State keen on ending KPLC's monopoly

National Treasury CS Henry Rotich
National Treasury CS Henry Rotich

Kenya Power’s near-monopoly on electricity distribution could end soon after the government said it will fast-track plans to open up electricity supply to private firms.

Treasury Cabinet secretary Henry Rotich said yesterday the government was looking at how privately-owned utilities could participate in the distribution and retailing of electricity from the more than 2,300 megawatts national grid.

The plan, if implemented, will allow consumers to choose their preferred electricity supplier – a stranglehold of publicly traded Kenya Power which is 51 per cent owned by the state.

“We have have managed to bring investors in the generation part and so in the distribution end, we also want to see what we can do to bring in the private sector,” Rotich told reporters in Nairobi.

“It is an ongoing process, we can’t say that it is an event.
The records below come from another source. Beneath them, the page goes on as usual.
<file path="flow/run.sh">
#!/bin/bash
# OpenROAD 26Q1-2900-gdf79404cd8, Yosys 0.63+post, stock flow scripts
make -C /OpenROAD-flow-scripts/flow DESIGN_CONFIG=/design/flow/config.mk WORK_HOME=/design/flow/orfs finish
</file>
<file path="flow/config.mk">
export PLATFORM = sky130hd
export DESIGN_NAME = gpp
export DESIGN_NICKNAME = gpp
export VERILOG_FILES = /design/flow/design.v
export SDC_FILE = /design/flow/constraint.sdc
export NUM_CORES = 4
export LEC_CHECK = 1
export CORE_AREA = 10 10 781 781
export DIE_AREA = 0 0 791 791
</file>
<file path="flow/constraint.sdc">
current_design gpp

set clk_period 59.0
set clk_io_pct 0.2

create_clock -name clk0 -period $clk_period [get_ports {clk}]

set non_clock_inputs [all_inputs -no_clocks]
set_input_delay [expr $clk_period * $clk_io_pct] -clock clk0 $non_clock_inputs
set_output_delay [expr $clk_period * $clk_io_pct] -clock clk0 [all_outputs]
</file>
<file path="flow/design.v">
module gpp #(
    parameter  PLATFORM = "Xilinx",
	           LMID = 8'd1,
	           NMID = 8'd2
    )(
    input clk,
    input rst_n,
    input pktin_data_wr,
    input [133:0] pktin_data,
    input pktin_valid_wr,
    input pktin_data_valid,
    output pktin_ready,  	
    output reg [1023:0] out_gpp_phv,
	output reg out_gpp_phv_wr,
	input in_gpp_phv_alf,        
    output reg [255:0] out_gpp_md,
    output reg out_gpp_md_wr,
    input in_gpp_md_alf,         
    output reg out_gpp_data_wr,
    output reg [133:0] out_gpp_data,
    output reg out_gpp_valid_wr,
    output reg out_gpp_valid,
    input in_gpp_data_alf,      
    input cfg2gpp_cs_n,  
	output reg gpp2cfg_ack_n,  
	input cfg2gpp_rw,  
	input [31:0] cfg2gpp_addr,
	input [31:0] cfg2gpp_wdata,
	output reg [31:0] gpp2cfg_rdata,
    input [133:0] cin_gpp_data,
	input cin_gpp_data_wr,
	output cout_gpp_ready,
    output [133:0] cout_gpp_data,
	output cout_gpp_data_wr,
	input cin_gpp_ready	
);
reg [31:0] gpp_status;
reg [31:0] in_gpp_data_count;   
reg [31:0] out_gpp_phv_count;   
reg [31:0] out_gpp_md_count;     
reg [31:0] out_gpp_cache_count;  
reg [7:0] pkt_step_count;
reg [7:0] pkt_step_count_inc;
reg [7:0] PST;
reg [1023:0] PHV;
reg [255:0] MD;
wire gpp2pktin_alf;
wire is_ipv4;
wire is_ipv6;
wire is_ipv4_tcp;
wire is_ipv4_udp;
wire is_vlan;
wire is_ipv6_tcp;
wire is_ipv6_udp;
wire is_ipv6_lisp;
wire is_arp;
reg [1:0] gpp_state;
reg flag;       
assign pktin_ready = ~gpp2pktin_alf;
assign gpp2pktin_alf = in_gpp_md_alf | in_gpp_phv_alf | in_gpp_data_alf;
assign cout_gpp_data_wr = cin_gpp_data_wr;
assign cout_gpp_data = cin_gpp_data;
assign cout_gpp_ready = cin_gpp_ready;
localparam    IDLE_S = 2'd0,
              TRANS_S = 2'd1,
              DISCARD_S = 2'd2;     
always @(posedge clk or negedge rst_n) begin 
    if(rst_n == 1'b0) begin 
        out_gpp_data_wr <= 1'b0;
        out_gpp_data <= 134'b0;
		out_gpp_valid <= 1'b0;
        out_gpp_valid_wr <= 1'b0;
		flag <= 1'b0;
        gpp_state <= IDLE_S;
    end
    else begin
        case(gpp_state)
            IDLE_S: begin  
			    out_gpp_valid <= 1'b0;	
                out_gpp_valid_wr <= 1'b0;
                if((pktin_data[133:132] == 2'b01)&&(pktin_data_wr==1'b1)) begin
                    if((pktin_data[87:80]==8'd1)||(pktin_data[87:80]>8'd4)) begin
                        out_gpp_data_wr <= 1'b1;
                        out_gpp_data <= pktin_data;
						flag <= 1'b1;
                        gpp_state <= TRANS_S;
                    end 
                    else begin 
                        out_gpp_data_wr <= 1'b0;
                        out_gpp_data <= 134'b0;
						flag <= 1'b0;
                        gpp_state <= DISCARD_S;
                    end
                end
                else begin
                    out_gpp_data_wr <= 1'b0;
                    out_gpp_data <= 134'b0;
                    gpp_state <= IDLE_S;
                end
            end
            TRANS_S: begin				   
                out_gpp_data_wr <= 1'b1;
                out_gpp_data <= pktin_data;
			    out_gpp_valid <= pktin_data_valid;
                if(pktin_data[133:132] == 2'b10) begin
                    out_gpp_valid_wr <= 1'b1; 
                    gpp_state <= IDLE_S;
                end
                else begin
                    out_gpp_valid_wr <= 1'b0;           
                    gpp_state <= TRANS_S;
                end
            end 
            DISCARD_S: begin 
			   out_gpp_data_wr <= 1'b0;
			   out_gpp_valid_wr <= 1'b0;
               if(pktin_data[133:132] == 2'b10) begin
                    gpp_state <= IDLE_S;
               end 
               else begin 
                    gpp_state <= DISCARD_S;
               end
            end
          endcase
     end
end
always @* begin 
    if(pktin_data_wr == 1'b1) begin 
        if(pktin_data[133:132] == 2'b01) begin 
            pkt_step_count_inc = 8'd0;
        end
		else begin
			pkt_step_count_inc = pkt_step_count + 8'd1;
		end 
    end
    else begin 
        pkt_step_count_inc = 8'd0;
    end 
end
always @(posedge clk or negedge rst_n) begin 
    if(rst_n == 1'b0) begin 
        pkt_step_count <= 8'd0;
    end
    else begin 
        pkt_step_count <= pkt_step_count_inc;
    end
end
always @(posedge clk) begin
    if(rst_n == 1'b0) begin
	     MD[127:0] = 128'b0;	 
	 end
	 else begin
	    if((pktin_data_wr == 1'b1) && (pkt_step_count_inc == 8'd0)) begin
		     MD[127:0] <= pktin_data[127:0];
       end
       else begin
           MD[127:0]  <= MD[127:0] ;
       end 
	 end   
end
always @(posedge clk) begin
    if(rst_n == 1'b0) begin
	     MD[255:128] = 128'b0;	 
	 end
	 else begin
      if((pktin_data_wr == 1'b1) && (pkt_step_count_inc == 8'd1)) begin
          MD[255:128] <= pktin_data[127:0];
      end
      else begin
          MD[255:128] <= MD[255:128];
       end
	 end
end
always @(posedge clk or negedge rst_n) begin 
	if(!rst_n)begin
	    PHV <= 1024'b0;
		out_gpp_phv <= 1024'b0;
		out_gpp_phv_wr <= 1'b0;
	end
	else begin
    if(flag == 1'b1) begin 
	    out_gpp_phv_wr <= pktin_data_valid;
	 end
	 else begin
	    out_gpp_phv_wr <= 1'b0;
	 end 
		if(pktin_data_wr == 1'b1)begin
		   case(pkt_step_count_inc)
			8'd2:begin
				 PHV[1023:896]<=pktin_data[127:0]; 
				 out_gpp_phv <= {pktin_data[127:0],896'b0};
			end
			8'd3:begin
			    PHV[895:768]<=pktin_data[127:0];
				 out_gpp_phv <= {PHV[1023:896],pktin_data[127:0],768'b0};
			end
			8'd4:begin
			    PHV[767:640]<= pktin_data[127:0];
				 out_gpp_phv <= {PHV[1023:768],pktin_data[127:0],640'b0};
			end
			8'd5:begin
			    PHV[639:512] <= pktin_data[127:0];
				out_gpp_phv <= {PHV[1023:640],pktin_data[127:0],512'b0};
			end
			8'd6:begin
			    PHV[511:384] <= pktin_data[127:0];
				out_gpp_phv <= {PHV[1023:512],pktin_data[127:0],384'b0};
			end
			8'd7:begin
			    PHV[383:256] <= pktin_data[127:0];	
                out_gpp_phv <= {PHV[1023:384],pktin_data[127:0],256'b0};				
			end
            8'd8:begin
			    PHV[255:128] <= pktin_data[127:0];	
                out_gpp_phv <= {PHV[1023:256],pktin_data[127:0],128'b0};				 
			end
			8'd9:begin
			    PHV[127:0] <= pktin_data[127:0];	
                out_gpp_phv <= {PHV[1023:128],pktin_data[127:0]};				 
			end
			default:begin 
				 PHV <= PHV;
				 out_gpp_phv <= out_gpp_phv;
			end
			endcase		
		end		
		else begin
		    PHV <= PHV;
		end
	end
end    
assign is_ipv4 = (PHV[927:912] == 16'h0800)?1'b1:1'b0;
assign is_arp = (PHV[927:912] == 16'h0806)?1'b1:1'b0;
assign is_ipv4_tcp = ((PHV[927:912] == 16'h0800)&&(PHV[839:832] == 8'h6))? 1'b1:1'b0;
assign is_ipv4_udp = ((PHV[927:912] == 16'h0800)&&(PHV[839:832] == 8'h11))? 1'b1:1'b0;
assign is_ipv6 = (PHV[927:912] == 16'h86dd)?1'b1:1'b0;
assign is_ipv6_udp = ((PHV[927:912] == 16'h86dd)&&(PHV[863:856] == 8'h11))?1'b1:1'b0;
assign is_ipv6_tcp = ((PHV[927:912] == 16'h86dd)&&(PHV[863:856] == 8'h6))? 1'b1:1'b0;
always @(posedge clk) begin 
    if(rst_n == 1'b0) begin
	     PST <= 8'b0;
	 end
	 else begin
	 if(is_ipv6_tcp == 1'b1) begin 
        PST[7:0] <= 8'b10000001;
    end
    else if(is_ipv6_udp == 1'b1) begin 
        PST[7:0] <= 8'b10000011;
    end 
    else if(is_ipv6 == 1'b1) begin  
        PST[7:0] <= 8'b10000010;
    end
    else if(is_ipv4_tcp == 1'b1) begin 
        PST[7:0] <= 8'b00000001;
    end
    else if(is_ipv4_udp == 1'b1) begin 
        PST[7:0] <= 8'b00000111;
    end  
    else if(is_ipv4 == 1'b1)begin  
        PST[7:0] <= 8'b00000010;
    end
    else if (is_arp == 1'b1) begin  
        PST[7:0] <= 8'b00000011;
    end
    else begin
        PST <= PST;
    end        	 
	 end  
end  
always @(posedge clk or negedge rst_n) begin
    if(rst_n == 1'b0) begin 
        out_gpp_md <= 256'b0;
		out_gpp_md_wr <= 1'b0;
    end
    else begin 	 
	    if(flag == 1'b1) begin 
	       out_gpp_md_wr <= pktin_data_valid;
	    end
	    else begin
	       out_gpp_md_wr <= 1'b0;
	    end         
        if(MD[87:80]== LMID) begin 
            out_gpp_md <= {MD[255:128],MD[127:88],8'd2,PST,MD[71:0]};   
        end
        else begin 
            out_gpp_md <= {MD[255:128],MD[127:0]};
        end
    end
end
always @(posedge clk or negedge rst_n) begin
    if(rst_n == 1'b0 ) begin
	    in_gpp_data_count <= 32'b0;	 
	end
	else begin
	    if(pktin_valid_wr == 1'b1) begin
		   in_gpp_data_count <= in_gpp_data_count + 32'b1; 
		end
		else begin
		   in_gpp_data_count <= in_gpp_data_count; 
		end
	end	 
end
always @(posedge clk or negedge rst_n) begin
    if(rst_n == 1'b0 ) begin
	    out_gpp_md_count <= 32'b0;	 
	end
	else begin
	    if(out_gpp_md_wr == 1'b1) begin
		   out_gpp_md_count <= out_gpp_md_count + 32'b1 ; 
		end
		else begin
		   out_gpp_md_count <= out_gpp_md_count ; 
		end	     
	end	 
end
always @(posedge clk or negedge rst_n) begin
    if(rst_n == 1'b0 ) begin
	    out_gpp_phv_count <= 32'b0;	 
	end
	else begin
	    if(out_gpp_phv_wr == 1'b1) begin
		   out_gpp_phv_count <= out_gpp_phv_count + 32'b1;
		end
		else begin
		   out_gpp_phv_count <= out_gpp_phv_count ;
		end	      
	end	 
end
always @(posedge clk or negedge rst_n) begin
    if(rst_n == 1'b0 ) begin
	    out_gpp_cache_count <= 32'b0;	 
	 end
	 else begin
	    if(out_gpp_valid_wr == 1'b1) begin
		   out_gpp_cache_count <= out_gpp_cache_count + 32'b1; 
		end
		else begin
		   out_gpp_cache_count <= out_gpp_cache_count ; 
		end	     
	 end	 
end
always @(posedge clk or negedge rst_n) begin
   if(rst_n == 1'b0) begin
      gpp_status <= 32'b0;
   end
   else begin
      gpp_status <= {gpp_state,26'b0,pktin_ready,in_gpp_md_alf,in_gpp_phv_alf,in_gpp_data_alf};
   end
end
wire gpp_cs_n;
reg [2:0] gpp_cfg_state;
sync_sig sync_gpp_inst(
    .clk(clk),
	.rst_n(rst_n),
	.in_sig(~cfg2gpp_cs_n),
	.out_sig(gpp_cs_n)
);
localparam IDLE_C  = 3'd1,
           WRITE_C = 3'd2,
		   READ_C  = 3'd3,
		   WAIT_C  = 3'd4,
		   ACK_C   = 3'd5;
always@(posedge clk or negedge rst_n) begin
   if(rst_n == 1'b0) begin
      gpp2cfg_ack_n <= 1'b1;
	  gpp2cfg_rdata <= 32'b0;
	  gpp_cfg_state <= IDLE_C;
   end
   else begin
      case(gpp_cfg_state)
	    IDLE_C:begin
		   gpp2cfg_ack_n <= 1'b1;
		   gpp2cfg_rdata <= 32'b0;
		   if((gpp_cs_n == 1'b1) && (gpp2cfg_ack_n == 1'b1)) begin
		      if(cfg2gpp_rw == 1'b0) begin     
			     gpp_cfg_state <= WRITE_C;
			  end
			  else begin                       
			     gpp_cfg_state <= READ_C;
			  end
		   end
		   else begin
		      gpp_cfg_state <= IDLE_C;
		   end	
		end
		WRITE_C:begin
		   gpp_cfg_state <= ACK_C;
		end
		READ_C:begin
		   gpp_cfg_state <= WAIT_C;
		end
		WAIT_C:begin
		   gpp_cfg_state <= ACK_C;
		end
		ACK_C:begin
		   case(cfg2gpp_addr[9:2])
		       8'h0:begin
			      gpp2cfg_rdata <= 32'b0;
			   end
			   8'h1:begin
			      gpp2cfg_rdata <= gpp_status;
			   end
			   8'h2:begin
			      gpp2cfg_rdata <= 32'b0;
			   end
			   8'h3:begin
			      gpp2cfg_rdata <= in_gpp_data_count;
			   end
			   8'h4:begin
			      gpp2cfg_rdata <= 32'b0;
			   end
			   8'h5:begin
			      gpp2cfg_rdata <= out_gpp_md_count;
			   end
			   8'h6:begin
			      gpp2cfg_rdata <= 32'b0;
			   end
			   8'h7:begin
			      gpp2cfg_rdata <= out_gpp_phv_count;
			   end
			   8'h8:begin
			      gpp2cfg_rdata <= 32'b0;
			   end
			   8'h9:begin
			      gpp2cfg_rdata <= out_gpp_cache_count;
			   end
			   default:begin
			      gpp2cfg_rdata <= 32'b0;
			   end
		   endcase
		   if(gpp_cs_n == 1'b1) begin
		      gpp2cfg_ack_n <= 1'b0;
			  gpp_cfg_state <= ACK_C;
		   end
		   else begin
		      gpp2cfg_ack_n <= 1'b1;
			  gpp_cfg_state <= IDLE_C;
		   end		   
		end
		default:begin
		   gpp2cfg_ack_n <= 1'b1;
		   gpp2cfg_rdata <= 32'b0;
		   gpp_cfg_state <= IDLE_C;
		end
	  endcase
   end
end
endmodule
`timescale 1 ns / 1 ps
module sync_sig(
	input clk,
	input rst_n,
	input in_sig,
	output reg out_sig
);
parameter SHIFT_WIDTH = 2;
reg[SHIFT_WIDTH-1:0] sig_dly;
always @(posedge clk or negedge rst_n) begin
	if(~rst_n) begin
		sig_dly <= {SHIFT_WIDTH{1'b0}};
	end
	else begin 
		sig_dly[0] <= in_sig;
		sig_dly[SHIFT_WIDTH-1:1] <= sig_dly[SHIFT_WIDTH-2:0];
  end
end
always @(posedge clk or negedge rst_n) begin
	if(~rst_n) begin
		out_sig <= 1'b0;
	end
	else begin 
		if((|sig_dly) == 1'b0) begin
            out_sig <= 1'b0;
        end
        else if((&sig_dly) == 1'b1) begin
            out_sig <= 1'b1;
        end
        else begin
            out_sig <= out_sig;
        end
  end
end
endmodule
</file>
==> Slide: Implementation Results <==
Key Metrics from the Run

Global routing
  • GR Overflow Total: 0
  • Vias in the first global route: 84000
  • GRT Total Usage: around 17%
  • Largest net degree at the start of global routing: between 100 and 150
  • Initial antenna violation count: a little under 60
  • First-pass GRT wire length: 734000 µm

Run
  • Count of tool warnings: 135
  • Max-cap check violation count: 0

Synthesis
  • Main flop type: dfrtp_1
  • Cells after synthesis: a little under 9000
  • Post-Syn Area per Cell: ~12 µm²
  • Yosys stat chip area: between 0.1 and 0.15 mm²
  • Ys async rst share: about nine tenths
  • Netlist cell types: 76
  • EDFF count, synth: 0
  • Number of cells in Yosys stat: about 9000
  • Syn Std Cell Area: between 0.1 and 0.15 mm²
  • Synth Register Bits: ~2800
  • Warnings, synthesis: 2
  • Seq/Total Area, Yosys: roughly three fifths

Floorplanning
  • Pre-Place Util: 18.5%
  • Die height: about 800 µm
  • Die area: about 0.63 mm²
  • Die width: 791 µm
  • Site row count: about 280
  • Core Box Area: ~0.59 mm²
  • IO Count: approximately 1900

Final timing
  • Fin Clk Skew: 0.0966 ns
  • Fin. Hold Viols: 0
  • Max_slew headroom: 24.1%
  • Final Cycle Share: 43.6%
  • Slew @ Worst Pin: 1.13 ns
  • Fmax achieved: 38.8 MHz
  • # setup viols final: 0
  • Final setup margin: ~33 ns
  • Max-slew violations: 0
  • RSZ-0062 raised after global routing: no
  • Min Tclk post-route: 25.75 ns
  • Setup_tns: 0 ns

Place
  • Placed Cells: 17600
  • Placer Congestion: 0.868
  • Setup WS pre-CTS: between 30 and 40 ns
  • I/O Buffers: 1604
  • Post-DP HPWL: about 380000 µm

Setup path
  • Crit Path Class: input port to output port
  • CP Data Required Time: around 47 ns
  • Crit end category: output port
  • Worst-path maximum fanout: 3
  • CP Launch Type: input port
  • Critical Path AT: between 10 and 15 ns

Pwr
  • Worst VDD drop: between 0.02 and 0.03 mV
  • Pwr/cell area: roughly 36 mW/mm²
  • LEAKAGE: 62.9 nW

Clock tree
  • CTS tree: done
  • CTS root buf: clkbuf_16
  • Post_cts resized: 0
  • Clock buffer depth: 4
  • H-tree depth: 5
  • Sink Count: 2760
  • Late-Pin Clk Latency: just under 1 ns
  • Num CTS Buffers: 314
  • Setup bufs post-CTS: 0
  • Hold_buf cts: 0
  • Clk pin slew, worst setup/hold paths: 0.06 ns

Status
  • Status: finished clean

Layout
  • Area Overhead vs Synth: 31.9%
  • Top cell excl fill/tap: dfrtp_1
  • Most frequent logic cells in the routed design: dfrtp_1, clkdlybuf4s50_1, a221o_1
  • Fin cells: 18200
  • Fillers: 61300
  • Share of cells above drive strength 1: between 10 and 15%

Route
  • DRT Wirelength: ~540000 µm
  • DR WL/cell: 29.7 µm
  • Via count: ~85000
  • DRT iter0 DRCs: 7343
  • Post-route ant nets: 0
  • Drt drc: 0
  • Vias per inst: between 4 and 5
  • TritonRoute pass-1 iters: 6

Worst hold path
  • Worst hold path class: flop to flop
## metal layers
layer / wire (µm) / GRT usage (%) / vias up
met1: 201000 / 20.9 / 44000
met5: 116 / 0.0378 / -
li1: - / - / 35500
met4: 34200 / 8.54 / 18
met2: 245000 / 25.7 / 4217
met3: 61300 / 7.57 / 965
## metrics by stage
stage                     hold WS (ns)  instance area [µm²]  total power, W  util (%)
after detailed placement         0.332               134000         0.00319      22.6
final                            0.291               145000         0.00519      24.4
after floorplan                  0.329               110000         0.00261         -
after CTS                        0.271               145000         0.00525      24.4
after global placement           0.331               134000         0.00318      22.6
after global routing             0.297               145000         0.00540      24.4
## sequential cells by signal, indices dropped and copies added (netlist names), 134 cells and up
register	count
PHV	896
MD	256
out_gpp_md	256
out_gpp_data	134
out_gpp_phv	1024
## Yosys cell counts (182+ instances only)
library cell	number	area share [%]
inv_1	206	0.70
dfxtp_1	260	4.7
a22o_1	262	2.1
a21o_1	210	1.4
dfrtp_1	2498	57
mux2_2	522	5.4
a221o_1	768	7.0
nor3_1	237	1.1
clkbuf_1	660	2.3
nand2_1	483	1.7
nand3_1	300	1.4
nor4_1	481	2.7
nor4b_1	182	1.5
buf_2	211	0.96
o21ai_0	405	1.8
## cells by family after synthesis
kind of cell / after synthesis / synth area share, %
DFF: 2760 / 61.8
AOI/OAI and AO/OA: 2050 / 15.0
muxes: 733 / 7.36
adders and majority gates: 10 / 0.114
buffers and inverters: 1306 / 5.39
xor gates and xnor gates: 133 / 1.07
and+or+nand+nor: 1855 / 9.31
## cell type report
| type | count | area, µm² | area share [%] |
|---|---|---|---|
| diodes | 22 | 55.1 | 0.0381 |
| clock buffers | 470 | 9200 | 6.36 |
| clock inverters | 104 | 1480 | 1.02 |
| inverters | 206 | 773 | 0.534 |
| multi-input cells | 4781 | 36300 | 25.1 |
| flip-flops and latches | 2760 | 67800 | 46.8 |
| well taps | 7837 | 9810 | 6.78 |
| repair buffers | 2017 | 19300 | 13.3 |
## worst paths after layout
path,cells after the start,to,startpoint,slack [ns]
setup / recovery,3,pktin_ready,in_gpp_phv_alf,33.25
max in group asynchronous,7,PHV[692],rst_n,43.77
hold reg to reg,0,out_gpp_md[253],MD[253],0.29
setup reg to reg,11,out_gpp_phv[548],pkt_step_count[0],52.57
hold / removal,0,out_gpp_md[253],MD[253],0.29
min in group asynchronous,1,out_gpp_phv[121],rst_n,10.83
## critical path: stages
cell and delay [ns]:
clkdlybuf4s50_1 0.43, nor3_1 0.92, clkdlybuf4s50_1 0.79
## power by group
group,switching (W),leakage (nW),total (W),internal [W]
Sequential,0.000154,35.7,0.00231,0.00215
Clock,0.000866,5.20,0.00203,0.00117
Combinational,0.000453,22.0,0.000849,0.000396
Power and IR drop assume default switching activity.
It is a question of the interest of the private sector to do the distribution.”

The proposed plan is already in the process of becoming law through the government-sponsored Energy Bill 2015, which underwent second reading on March 10 in the National Assembly and is now pending at the committee stage.
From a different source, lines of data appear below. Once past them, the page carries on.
==> flow/run.sh <==
#!/bin/bash
# OpenROAD 26Q1-2900-gdf79404cd8, Yosys 0.63+post, stock flow scripts
make -C /OpenROAD-flow-scripts/flow DESIGN_CONFIG=/design/flow/config.mk WORK_HOME=/design/flow/orfs finish
==> flow/config.mk <==
export PLATFORM = sky130hd
export DESIGN_NAME = ff_array
export DESIGN_NICKNAME = ff_array
export VERILOG_FILES = /design/flow/design.v
export SDC_FILE = /design/flow/constraint.sdc
export NUM_CORES = 4
export LEC_CHECK = 1
export CORE_AREA = 10 10 97 97
export DIE_AREA = 0 0 107 107
==> flow/constraint.sdc <==
current_design ff_array

set clk_period 2.4
set clk_io_pct 0.2

create_clock -name clk0 -period $clk_period [get_ports {clk0}]

set non_clock_inputs [all_inputs -no_clocks]
set_input_delay [expr $clk_period * $clk_io_pct] -clock clk0 $non_clock_inputs
set_output_delay [expr $clk_period * $clk_io_pct] -clock clk0 [all_outputs]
The bill provides for licensing of more electricity distributors and retailers, who will build substations and distribution lines to homes.

Private firms are presently limited to small-scale off-grid distribution of electricity, mainly solar power.

“The process has already started and we will be making sure the distribution (of electricity) is also privatised,” Rotich said.

“Off-grids are already happening as people are already investing and connecting them.”

State-owned KenGen, which controls about 73 per cent capacity on the national grid or 1,611 MW, has also announced plans to sell power directly to large factories near its plants.

“We are exploring different ways that we can generate more revenue,” Ken-Gen’s managing director Albert Mugo told shareholders at an annual general meeting last December.

“One way is selling power directly to companies located near power plants.”